» **What is being asked**:
Using the listing below, copy exactly the lines from the one containing "-- state kept, by" to the one containing "-- what timing", both lines included, and no others.

» **Exercise data**:
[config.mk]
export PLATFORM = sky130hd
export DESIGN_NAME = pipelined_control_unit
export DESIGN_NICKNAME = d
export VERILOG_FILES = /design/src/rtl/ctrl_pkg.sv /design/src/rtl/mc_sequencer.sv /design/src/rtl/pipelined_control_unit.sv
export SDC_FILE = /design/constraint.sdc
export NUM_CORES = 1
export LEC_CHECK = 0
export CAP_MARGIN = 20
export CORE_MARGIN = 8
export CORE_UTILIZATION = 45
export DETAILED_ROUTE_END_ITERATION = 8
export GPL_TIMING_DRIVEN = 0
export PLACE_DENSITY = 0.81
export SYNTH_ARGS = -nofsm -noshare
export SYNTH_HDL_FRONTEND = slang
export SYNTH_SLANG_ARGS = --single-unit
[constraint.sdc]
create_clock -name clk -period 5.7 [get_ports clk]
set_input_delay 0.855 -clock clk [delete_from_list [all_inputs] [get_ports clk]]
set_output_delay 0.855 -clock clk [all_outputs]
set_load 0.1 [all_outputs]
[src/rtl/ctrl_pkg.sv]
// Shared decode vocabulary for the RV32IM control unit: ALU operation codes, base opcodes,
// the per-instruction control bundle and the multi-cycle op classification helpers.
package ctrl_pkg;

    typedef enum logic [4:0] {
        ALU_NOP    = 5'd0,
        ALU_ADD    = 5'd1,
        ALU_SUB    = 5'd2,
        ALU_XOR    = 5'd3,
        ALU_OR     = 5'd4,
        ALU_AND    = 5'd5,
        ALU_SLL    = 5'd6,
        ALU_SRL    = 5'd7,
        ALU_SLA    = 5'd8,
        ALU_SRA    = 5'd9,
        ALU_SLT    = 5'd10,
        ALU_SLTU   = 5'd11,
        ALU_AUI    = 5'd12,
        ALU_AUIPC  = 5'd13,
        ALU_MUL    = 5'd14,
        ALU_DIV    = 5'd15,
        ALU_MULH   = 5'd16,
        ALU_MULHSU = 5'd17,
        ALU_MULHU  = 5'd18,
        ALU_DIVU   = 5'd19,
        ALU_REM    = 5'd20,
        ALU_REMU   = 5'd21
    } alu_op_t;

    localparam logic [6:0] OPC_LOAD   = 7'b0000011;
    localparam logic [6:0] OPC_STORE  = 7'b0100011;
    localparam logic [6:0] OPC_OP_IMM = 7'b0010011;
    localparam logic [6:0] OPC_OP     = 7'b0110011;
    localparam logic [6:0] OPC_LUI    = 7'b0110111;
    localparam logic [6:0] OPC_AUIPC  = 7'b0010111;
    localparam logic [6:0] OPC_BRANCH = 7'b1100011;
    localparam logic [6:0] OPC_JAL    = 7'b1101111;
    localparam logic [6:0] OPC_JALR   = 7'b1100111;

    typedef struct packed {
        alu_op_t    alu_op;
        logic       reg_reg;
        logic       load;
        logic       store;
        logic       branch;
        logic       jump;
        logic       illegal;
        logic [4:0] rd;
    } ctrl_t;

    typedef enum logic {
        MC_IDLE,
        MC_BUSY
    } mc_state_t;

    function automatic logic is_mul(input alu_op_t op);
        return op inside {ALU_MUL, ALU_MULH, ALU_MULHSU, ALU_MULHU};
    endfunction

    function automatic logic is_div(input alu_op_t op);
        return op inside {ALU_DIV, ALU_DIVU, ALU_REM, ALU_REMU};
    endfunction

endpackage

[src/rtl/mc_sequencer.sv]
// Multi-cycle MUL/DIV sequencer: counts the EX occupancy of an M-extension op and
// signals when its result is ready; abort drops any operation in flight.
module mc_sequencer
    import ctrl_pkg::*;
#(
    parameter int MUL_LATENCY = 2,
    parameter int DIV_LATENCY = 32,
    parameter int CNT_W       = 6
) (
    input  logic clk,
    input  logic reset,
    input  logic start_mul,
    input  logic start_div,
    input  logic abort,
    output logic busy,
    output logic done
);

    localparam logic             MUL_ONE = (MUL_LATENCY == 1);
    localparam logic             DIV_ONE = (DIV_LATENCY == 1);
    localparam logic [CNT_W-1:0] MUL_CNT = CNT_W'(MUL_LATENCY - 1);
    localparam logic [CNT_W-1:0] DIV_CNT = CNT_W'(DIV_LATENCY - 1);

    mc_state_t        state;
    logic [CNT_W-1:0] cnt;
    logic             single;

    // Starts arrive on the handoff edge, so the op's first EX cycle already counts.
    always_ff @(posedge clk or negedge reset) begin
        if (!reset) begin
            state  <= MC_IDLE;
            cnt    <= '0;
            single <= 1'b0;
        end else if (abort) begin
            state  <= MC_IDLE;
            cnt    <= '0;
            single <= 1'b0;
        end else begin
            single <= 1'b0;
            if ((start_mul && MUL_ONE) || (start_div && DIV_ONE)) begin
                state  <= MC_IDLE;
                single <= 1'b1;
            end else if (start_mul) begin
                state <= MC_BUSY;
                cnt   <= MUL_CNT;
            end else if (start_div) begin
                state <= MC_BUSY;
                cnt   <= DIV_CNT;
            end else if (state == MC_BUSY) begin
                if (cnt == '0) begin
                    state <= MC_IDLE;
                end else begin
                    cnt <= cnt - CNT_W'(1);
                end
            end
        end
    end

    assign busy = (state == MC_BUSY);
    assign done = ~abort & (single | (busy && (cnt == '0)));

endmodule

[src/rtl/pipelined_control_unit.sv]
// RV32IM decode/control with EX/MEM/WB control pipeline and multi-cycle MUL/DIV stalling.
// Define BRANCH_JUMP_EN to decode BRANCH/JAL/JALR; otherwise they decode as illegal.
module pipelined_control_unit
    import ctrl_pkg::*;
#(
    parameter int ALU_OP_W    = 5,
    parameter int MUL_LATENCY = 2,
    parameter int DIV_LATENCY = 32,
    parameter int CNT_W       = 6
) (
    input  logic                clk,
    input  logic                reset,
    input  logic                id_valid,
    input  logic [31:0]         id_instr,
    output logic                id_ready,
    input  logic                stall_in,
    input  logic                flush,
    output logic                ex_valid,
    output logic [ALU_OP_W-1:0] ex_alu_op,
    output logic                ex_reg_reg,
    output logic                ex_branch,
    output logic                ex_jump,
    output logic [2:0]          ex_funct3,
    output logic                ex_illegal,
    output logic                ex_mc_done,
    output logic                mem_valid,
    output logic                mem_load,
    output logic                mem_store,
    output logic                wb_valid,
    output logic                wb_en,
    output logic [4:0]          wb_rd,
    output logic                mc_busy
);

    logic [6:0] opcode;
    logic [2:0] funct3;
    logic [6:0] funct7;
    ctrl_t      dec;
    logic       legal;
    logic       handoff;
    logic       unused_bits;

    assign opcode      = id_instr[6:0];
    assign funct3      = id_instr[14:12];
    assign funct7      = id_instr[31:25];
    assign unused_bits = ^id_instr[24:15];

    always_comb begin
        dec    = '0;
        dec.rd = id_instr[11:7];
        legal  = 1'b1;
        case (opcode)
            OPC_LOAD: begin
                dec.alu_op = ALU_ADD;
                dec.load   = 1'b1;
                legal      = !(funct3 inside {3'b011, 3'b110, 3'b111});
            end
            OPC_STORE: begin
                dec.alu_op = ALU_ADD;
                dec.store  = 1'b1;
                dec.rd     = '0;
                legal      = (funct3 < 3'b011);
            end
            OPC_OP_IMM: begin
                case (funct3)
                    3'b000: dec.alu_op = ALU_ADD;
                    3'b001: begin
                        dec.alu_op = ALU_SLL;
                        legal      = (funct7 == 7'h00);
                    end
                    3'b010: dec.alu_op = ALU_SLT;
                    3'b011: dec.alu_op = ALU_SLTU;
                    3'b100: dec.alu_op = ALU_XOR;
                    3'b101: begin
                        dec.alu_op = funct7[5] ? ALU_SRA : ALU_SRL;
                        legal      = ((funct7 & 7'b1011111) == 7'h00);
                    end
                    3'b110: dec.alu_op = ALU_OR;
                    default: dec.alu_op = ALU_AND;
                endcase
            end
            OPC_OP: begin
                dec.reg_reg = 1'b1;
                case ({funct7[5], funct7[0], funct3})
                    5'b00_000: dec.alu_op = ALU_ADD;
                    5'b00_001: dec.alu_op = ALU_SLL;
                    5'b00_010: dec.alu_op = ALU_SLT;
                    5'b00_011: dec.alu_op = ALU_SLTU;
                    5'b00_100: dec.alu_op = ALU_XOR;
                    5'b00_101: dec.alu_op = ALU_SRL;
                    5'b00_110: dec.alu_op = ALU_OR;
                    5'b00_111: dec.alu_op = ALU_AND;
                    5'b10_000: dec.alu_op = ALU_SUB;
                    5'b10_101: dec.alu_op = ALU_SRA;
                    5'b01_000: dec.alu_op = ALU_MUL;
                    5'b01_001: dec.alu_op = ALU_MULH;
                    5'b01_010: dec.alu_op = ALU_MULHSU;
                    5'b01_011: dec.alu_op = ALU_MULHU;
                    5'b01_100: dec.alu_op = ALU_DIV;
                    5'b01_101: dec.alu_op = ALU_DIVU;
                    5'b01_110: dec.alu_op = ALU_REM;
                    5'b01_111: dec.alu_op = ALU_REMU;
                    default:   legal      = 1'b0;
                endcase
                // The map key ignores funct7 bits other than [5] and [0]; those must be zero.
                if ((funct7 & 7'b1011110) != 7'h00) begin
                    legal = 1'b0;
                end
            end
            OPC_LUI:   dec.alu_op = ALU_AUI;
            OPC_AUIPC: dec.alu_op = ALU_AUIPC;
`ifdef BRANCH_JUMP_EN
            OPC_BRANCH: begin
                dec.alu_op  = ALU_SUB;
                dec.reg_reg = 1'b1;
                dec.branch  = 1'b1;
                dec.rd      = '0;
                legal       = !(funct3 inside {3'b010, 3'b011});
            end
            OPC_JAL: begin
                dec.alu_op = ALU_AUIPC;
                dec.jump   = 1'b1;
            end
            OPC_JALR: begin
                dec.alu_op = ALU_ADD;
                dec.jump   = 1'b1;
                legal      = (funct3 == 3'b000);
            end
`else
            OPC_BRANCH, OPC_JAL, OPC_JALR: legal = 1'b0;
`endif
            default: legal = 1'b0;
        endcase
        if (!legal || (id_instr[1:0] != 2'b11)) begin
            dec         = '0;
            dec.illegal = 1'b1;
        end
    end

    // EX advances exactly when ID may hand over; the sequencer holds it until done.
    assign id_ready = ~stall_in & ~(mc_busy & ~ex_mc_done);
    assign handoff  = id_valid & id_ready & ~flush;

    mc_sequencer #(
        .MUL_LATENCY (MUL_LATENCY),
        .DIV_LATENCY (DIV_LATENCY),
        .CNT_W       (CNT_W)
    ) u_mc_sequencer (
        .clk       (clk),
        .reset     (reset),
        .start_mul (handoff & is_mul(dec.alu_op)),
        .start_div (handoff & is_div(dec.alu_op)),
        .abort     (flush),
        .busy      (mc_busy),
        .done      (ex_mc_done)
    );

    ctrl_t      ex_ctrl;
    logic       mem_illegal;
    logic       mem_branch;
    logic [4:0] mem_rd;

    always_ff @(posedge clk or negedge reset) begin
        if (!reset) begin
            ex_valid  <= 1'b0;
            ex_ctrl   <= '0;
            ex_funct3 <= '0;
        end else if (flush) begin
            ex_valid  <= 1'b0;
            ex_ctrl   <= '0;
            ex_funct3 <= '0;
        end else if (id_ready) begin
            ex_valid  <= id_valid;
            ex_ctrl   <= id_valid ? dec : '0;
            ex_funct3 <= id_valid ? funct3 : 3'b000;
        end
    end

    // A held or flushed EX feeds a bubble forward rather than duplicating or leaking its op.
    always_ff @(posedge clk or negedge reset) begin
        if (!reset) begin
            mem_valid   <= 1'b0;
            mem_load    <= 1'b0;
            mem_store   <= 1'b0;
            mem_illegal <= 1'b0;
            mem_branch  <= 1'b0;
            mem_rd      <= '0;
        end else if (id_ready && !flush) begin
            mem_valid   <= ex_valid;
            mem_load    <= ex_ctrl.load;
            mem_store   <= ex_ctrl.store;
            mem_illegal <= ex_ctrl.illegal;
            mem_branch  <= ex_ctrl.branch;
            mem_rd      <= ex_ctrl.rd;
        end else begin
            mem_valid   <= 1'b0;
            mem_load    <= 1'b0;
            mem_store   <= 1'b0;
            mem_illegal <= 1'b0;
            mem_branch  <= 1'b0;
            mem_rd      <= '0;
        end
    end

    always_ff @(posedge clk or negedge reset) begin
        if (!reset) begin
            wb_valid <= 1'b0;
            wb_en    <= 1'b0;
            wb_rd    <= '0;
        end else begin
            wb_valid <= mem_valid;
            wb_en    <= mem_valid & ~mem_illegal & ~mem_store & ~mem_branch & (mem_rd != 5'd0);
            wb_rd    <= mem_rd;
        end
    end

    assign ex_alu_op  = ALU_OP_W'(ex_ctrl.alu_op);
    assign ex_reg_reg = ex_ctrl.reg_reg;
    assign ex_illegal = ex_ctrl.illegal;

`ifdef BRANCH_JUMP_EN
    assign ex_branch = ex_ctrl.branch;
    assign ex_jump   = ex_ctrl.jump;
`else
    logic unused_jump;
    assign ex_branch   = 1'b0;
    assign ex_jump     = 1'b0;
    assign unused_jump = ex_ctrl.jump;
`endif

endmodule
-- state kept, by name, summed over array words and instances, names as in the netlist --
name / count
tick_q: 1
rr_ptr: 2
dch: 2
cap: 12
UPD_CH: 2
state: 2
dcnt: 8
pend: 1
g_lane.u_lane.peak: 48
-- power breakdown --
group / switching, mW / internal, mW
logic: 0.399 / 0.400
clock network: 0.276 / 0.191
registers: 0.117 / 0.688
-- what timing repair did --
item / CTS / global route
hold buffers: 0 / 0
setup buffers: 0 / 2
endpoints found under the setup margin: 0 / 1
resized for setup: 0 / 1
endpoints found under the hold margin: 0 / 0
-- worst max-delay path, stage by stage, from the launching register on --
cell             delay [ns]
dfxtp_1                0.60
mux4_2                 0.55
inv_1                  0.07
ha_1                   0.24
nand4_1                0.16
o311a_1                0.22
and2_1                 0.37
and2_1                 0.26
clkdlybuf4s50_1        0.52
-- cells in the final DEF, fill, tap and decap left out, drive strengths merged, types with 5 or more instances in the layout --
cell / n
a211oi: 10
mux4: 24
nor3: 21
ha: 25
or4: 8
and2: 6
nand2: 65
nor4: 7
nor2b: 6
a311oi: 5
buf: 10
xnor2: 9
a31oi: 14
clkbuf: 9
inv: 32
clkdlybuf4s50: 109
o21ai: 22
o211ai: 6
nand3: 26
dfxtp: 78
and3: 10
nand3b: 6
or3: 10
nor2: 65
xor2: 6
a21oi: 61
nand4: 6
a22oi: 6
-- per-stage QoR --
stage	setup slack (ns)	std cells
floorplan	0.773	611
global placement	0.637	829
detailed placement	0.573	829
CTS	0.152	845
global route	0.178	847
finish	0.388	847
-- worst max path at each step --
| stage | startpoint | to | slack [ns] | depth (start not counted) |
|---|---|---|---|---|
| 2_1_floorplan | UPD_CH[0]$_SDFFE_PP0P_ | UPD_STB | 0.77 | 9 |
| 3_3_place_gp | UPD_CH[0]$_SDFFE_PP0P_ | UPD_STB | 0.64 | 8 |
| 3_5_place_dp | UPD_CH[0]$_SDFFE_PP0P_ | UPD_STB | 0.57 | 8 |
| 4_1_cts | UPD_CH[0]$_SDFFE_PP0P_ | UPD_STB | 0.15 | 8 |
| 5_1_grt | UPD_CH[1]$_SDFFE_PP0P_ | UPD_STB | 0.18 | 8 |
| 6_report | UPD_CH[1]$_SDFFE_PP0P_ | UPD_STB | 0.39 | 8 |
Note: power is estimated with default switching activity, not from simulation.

» **Exercise answer**:
-- state kept, by name, summed over array words and instances, names as in the netlist --
name / count
tick_q: 1
rr_ptr: 2
dch: 2
cap: 12
UPD_CH: 2
state: 2
dcnt: 8
pend: 1
g_lane.u_lane.peak: 48
-- power breakdown --
group / switching, mW / internal, mW
logic: 0.399 / 0.400
clock network: 0.276 / 0.191
registers: 0.117 / 0.688
-- what timing repair did --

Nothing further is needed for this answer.